Aim of the task: Search the data for "short". Return each matching line.

(Stored data entries)
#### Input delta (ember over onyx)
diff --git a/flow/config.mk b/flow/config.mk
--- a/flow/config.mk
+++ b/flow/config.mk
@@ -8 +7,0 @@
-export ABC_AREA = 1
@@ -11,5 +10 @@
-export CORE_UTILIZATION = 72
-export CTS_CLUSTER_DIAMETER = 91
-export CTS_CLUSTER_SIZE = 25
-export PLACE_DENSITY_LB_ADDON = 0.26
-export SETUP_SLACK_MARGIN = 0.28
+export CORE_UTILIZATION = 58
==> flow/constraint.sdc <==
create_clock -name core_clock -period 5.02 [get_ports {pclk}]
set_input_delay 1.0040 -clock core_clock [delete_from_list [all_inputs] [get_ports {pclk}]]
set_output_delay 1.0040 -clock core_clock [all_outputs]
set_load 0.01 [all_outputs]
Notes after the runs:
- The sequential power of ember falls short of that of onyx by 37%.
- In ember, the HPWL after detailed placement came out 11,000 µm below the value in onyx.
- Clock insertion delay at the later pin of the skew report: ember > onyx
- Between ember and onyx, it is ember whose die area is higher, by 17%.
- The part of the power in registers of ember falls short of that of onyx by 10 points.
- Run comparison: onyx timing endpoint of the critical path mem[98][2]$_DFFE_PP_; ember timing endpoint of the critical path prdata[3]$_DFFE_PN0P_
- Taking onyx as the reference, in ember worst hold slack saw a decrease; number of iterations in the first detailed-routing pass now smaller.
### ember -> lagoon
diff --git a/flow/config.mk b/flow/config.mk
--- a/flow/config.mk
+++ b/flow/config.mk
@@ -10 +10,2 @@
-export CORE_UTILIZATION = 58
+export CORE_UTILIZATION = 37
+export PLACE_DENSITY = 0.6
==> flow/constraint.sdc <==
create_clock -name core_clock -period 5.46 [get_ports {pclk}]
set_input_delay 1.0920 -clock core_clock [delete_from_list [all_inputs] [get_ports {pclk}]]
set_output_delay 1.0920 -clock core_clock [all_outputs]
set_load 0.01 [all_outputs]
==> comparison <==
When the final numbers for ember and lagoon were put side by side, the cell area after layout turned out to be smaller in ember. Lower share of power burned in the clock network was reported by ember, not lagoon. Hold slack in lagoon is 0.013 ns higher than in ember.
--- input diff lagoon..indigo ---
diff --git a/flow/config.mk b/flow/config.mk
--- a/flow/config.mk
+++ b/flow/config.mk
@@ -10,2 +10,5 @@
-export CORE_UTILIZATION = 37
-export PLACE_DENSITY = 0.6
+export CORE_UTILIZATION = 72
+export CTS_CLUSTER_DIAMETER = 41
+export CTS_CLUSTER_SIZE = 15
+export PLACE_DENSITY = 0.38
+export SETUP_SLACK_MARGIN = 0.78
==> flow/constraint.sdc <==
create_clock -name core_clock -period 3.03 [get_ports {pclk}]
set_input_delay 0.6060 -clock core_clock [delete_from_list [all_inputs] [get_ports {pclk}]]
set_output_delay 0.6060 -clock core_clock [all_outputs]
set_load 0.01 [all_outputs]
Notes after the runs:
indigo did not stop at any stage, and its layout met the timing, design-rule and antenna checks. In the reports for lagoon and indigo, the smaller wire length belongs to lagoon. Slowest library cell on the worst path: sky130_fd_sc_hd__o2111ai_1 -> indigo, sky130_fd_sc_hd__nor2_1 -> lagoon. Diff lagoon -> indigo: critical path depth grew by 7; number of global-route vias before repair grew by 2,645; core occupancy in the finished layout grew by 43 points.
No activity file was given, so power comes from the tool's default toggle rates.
---
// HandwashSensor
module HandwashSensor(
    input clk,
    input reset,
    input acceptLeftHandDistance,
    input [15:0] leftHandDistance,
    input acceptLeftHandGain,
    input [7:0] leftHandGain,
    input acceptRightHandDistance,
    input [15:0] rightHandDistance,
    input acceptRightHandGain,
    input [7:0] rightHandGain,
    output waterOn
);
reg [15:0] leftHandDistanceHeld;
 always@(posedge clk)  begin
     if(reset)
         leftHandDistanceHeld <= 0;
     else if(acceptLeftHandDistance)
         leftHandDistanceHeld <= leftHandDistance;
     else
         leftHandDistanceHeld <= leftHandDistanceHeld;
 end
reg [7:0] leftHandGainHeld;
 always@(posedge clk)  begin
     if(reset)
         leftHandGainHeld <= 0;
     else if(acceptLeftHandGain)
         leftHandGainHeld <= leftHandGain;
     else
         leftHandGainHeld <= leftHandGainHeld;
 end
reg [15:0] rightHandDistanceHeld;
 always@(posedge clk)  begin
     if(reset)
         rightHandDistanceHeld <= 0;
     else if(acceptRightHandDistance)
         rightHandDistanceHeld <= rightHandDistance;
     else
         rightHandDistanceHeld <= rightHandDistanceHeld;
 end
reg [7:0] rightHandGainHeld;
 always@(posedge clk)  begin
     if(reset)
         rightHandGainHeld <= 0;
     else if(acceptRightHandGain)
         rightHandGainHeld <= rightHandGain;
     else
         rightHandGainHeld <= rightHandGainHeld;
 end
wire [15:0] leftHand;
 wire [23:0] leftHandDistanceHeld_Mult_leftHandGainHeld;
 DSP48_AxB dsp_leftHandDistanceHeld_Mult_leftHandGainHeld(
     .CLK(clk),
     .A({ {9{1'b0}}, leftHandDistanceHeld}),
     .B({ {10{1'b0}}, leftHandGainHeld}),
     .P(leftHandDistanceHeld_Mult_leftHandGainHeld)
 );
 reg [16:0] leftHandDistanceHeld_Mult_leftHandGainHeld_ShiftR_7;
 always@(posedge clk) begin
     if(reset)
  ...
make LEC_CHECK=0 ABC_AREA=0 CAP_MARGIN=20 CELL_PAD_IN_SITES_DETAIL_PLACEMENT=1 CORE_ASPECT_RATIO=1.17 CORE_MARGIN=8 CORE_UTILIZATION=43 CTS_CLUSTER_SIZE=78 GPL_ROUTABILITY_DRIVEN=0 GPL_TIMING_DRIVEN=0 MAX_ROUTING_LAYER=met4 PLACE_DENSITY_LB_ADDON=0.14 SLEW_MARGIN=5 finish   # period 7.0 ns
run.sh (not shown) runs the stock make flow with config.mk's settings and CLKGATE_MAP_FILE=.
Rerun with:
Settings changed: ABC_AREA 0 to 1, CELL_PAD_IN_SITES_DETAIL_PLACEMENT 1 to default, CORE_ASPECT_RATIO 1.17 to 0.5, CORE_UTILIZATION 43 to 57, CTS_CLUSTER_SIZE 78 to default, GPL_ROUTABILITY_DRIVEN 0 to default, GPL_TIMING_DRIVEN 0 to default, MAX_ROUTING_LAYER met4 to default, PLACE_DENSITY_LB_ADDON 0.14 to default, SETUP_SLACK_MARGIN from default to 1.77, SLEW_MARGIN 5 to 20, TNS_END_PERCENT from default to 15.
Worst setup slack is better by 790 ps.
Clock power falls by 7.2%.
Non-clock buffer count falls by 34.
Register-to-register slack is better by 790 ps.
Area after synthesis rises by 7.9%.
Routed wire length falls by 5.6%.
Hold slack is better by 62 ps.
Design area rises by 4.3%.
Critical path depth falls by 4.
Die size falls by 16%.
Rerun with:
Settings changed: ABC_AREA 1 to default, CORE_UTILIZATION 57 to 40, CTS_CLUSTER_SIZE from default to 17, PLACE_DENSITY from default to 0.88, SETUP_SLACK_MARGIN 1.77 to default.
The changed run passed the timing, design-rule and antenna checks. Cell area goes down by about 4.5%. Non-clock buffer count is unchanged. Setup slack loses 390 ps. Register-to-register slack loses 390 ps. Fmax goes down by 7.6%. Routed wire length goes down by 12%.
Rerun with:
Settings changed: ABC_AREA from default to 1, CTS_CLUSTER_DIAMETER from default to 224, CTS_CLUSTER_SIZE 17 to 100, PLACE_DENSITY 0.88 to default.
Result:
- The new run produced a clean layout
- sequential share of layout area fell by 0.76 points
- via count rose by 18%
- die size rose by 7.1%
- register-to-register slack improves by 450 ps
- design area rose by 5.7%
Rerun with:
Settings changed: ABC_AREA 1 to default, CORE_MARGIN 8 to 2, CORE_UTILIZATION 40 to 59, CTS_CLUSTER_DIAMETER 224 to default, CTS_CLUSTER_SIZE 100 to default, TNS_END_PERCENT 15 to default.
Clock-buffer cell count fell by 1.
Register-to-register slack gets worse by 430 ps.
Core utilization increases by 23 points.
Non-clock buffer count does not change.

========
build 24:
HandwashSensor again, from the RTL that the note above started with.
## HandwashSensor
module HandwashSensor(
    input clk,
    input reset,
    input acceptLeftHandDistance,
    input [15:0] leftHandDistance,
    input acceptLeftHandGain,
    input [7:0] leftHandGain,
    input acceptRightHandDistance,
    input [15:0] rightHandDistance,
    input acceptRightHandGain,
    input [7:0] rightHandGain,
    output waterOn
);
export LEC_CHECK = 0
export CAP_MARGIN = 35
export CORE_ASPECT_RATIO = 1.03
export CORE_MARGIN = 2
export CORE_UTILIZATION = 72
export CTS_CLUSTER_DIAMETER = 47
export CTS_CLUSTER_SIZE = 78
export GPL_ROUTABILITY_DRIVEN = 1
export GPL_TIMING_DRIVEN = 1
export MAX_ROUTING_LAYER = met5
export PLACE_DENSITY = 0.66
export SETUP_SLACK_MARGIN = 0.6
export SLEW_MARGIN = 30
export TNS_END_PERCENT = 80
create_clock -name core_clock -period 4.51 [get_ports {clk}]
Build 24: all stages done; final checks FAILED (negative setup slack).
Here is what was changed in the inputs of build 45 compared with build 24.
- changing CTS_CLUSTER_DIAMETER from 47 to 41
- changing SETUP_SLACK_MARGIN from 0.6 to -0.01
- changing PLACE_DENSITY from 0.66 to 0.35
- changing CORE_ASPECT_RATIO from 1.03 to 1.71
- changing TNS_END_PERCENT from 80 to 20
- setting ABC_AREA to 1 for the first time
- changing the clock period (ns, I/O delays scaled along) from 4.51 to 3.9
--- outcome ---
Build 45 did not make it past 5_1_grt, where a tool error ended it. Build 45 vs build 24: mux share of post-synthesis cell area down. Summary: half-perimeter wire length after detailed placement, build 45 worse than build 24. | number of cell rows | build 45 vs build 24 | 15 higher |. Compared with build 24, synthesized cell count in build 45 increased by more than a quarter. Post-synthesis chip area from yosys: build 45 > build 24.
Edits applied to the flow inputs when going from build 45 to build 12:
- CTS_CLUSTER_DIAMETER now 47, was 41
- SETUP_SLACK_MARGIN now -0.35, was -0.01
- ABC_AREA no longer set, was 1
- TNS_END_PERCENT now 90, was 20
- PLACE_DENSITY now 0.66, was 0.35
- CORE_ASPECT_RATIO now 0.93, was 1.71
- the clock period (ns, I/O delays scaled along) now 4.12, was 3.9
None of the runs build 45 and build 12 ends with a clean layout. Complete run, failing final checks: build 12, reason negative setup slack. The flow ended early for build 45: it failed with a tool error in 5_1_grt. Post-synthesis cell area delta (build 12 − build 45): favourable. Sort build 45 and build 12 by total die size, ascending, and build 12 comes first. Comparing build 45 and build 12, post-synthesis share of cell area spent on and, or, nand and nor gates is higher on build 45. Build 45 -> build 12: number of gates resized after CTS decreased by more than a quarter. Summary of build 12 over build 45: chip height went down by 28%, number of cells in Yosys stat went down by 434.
--
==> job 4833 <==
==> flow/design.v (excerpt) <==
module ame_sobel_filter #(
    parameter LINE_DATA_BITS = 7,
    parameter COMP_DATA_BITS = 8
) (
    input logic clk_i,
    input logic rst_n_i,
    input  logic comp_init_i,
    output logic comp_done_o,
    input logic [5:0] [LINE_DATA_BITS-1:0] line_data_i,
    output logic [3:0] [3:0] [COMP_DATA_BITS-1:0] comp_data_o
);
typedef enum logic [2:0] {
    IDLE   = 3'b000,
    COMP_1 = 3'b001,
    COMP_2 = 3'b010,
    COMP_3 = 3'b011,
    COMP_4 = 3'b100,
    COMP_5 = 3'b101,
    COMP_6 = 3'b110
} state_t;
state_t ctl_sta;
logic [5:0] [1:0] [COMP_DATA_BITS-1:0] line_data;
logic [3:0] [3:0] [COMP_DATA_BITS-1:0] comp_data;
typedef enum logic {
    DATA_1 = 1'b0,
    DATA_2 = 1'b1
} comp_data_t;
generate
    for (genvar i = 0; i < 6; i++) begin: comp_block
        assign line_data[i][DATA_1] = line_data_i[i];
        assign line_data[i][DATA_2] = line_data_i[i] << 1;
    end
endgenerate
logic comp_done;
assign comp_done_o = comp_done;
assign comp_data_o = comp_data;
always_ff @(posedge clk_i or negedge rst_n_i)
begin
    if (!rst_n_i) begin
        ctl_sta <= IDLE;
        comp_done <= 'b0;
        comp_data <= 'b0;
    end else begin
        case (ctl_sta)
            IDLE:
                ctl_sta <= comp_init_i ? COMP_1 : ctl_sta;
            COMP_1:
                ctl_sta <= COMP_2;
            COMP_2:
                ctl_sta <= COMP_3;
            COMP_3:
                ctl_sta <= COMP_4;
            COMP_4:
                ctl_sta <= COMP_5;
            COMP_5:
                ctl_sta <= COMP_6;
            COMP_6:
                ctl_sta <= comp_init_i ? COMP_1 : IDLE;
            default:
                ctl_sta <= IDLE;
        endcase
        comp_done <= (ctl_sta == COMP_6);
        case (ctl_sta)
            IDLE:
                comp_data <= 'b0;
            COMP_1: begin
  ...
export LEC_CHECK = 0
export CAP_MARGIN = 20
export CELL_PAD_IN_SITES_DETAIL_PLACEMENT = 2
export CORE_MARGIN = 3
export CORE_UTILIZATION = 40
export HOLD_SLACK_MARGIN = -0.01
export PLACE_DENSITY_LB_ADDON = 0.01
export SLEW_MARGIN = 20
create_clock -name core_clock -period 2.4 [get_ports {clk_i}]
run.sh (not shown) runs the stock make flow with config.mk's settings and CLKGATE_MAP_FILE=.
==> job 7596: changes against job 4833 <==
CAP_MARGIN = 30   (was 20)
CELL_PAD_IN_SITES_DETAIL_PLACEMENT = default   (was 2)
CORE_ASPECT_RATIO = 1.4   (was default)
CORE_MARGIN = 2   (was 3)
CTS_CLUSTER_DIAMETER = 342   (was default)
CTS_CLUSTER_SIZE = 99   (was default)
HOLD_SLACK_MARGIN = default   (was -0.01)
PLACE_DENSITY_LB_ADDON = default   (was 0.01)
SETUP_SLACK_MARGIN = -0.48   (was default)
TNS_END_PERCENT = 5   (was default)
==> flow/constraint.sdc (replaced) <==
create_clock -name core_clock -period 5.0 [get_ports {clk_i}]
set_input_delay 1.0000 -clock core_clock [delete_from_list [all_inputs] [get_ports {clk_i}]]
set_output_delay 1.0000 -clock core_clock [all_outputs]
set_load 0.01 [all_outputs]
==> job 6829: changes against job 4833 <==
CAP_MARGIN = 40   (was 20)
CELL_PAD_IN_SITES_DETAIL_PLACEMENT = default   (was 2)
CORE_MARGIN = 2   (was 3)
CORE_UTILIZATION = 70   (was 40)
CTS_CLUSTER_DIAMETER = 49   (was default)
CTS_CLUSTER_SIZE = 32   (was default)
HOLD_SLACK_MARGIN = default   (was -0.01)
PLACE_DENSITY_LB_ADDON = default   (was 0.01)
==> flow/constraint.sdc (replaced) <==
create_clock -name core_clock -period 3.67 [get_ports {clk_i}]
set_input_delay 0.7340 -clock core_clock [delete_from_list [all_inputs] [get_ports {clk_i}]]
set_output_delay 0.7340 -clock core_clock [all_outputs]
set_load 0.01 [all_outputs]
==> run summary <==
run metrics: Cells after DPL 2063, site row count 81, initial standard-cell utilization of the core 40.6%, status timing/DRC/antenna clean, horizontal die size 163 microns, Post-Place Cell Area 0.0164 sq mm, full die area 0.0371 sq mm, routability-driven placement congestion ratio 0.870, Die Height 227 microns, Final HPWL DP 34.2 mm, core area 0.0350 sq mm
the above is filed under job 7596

Answer section:
- The sequential power of ember falls short of that of onyx by 37%.
- The part of the power in registers of ember falls short of that of onyx by 10 points.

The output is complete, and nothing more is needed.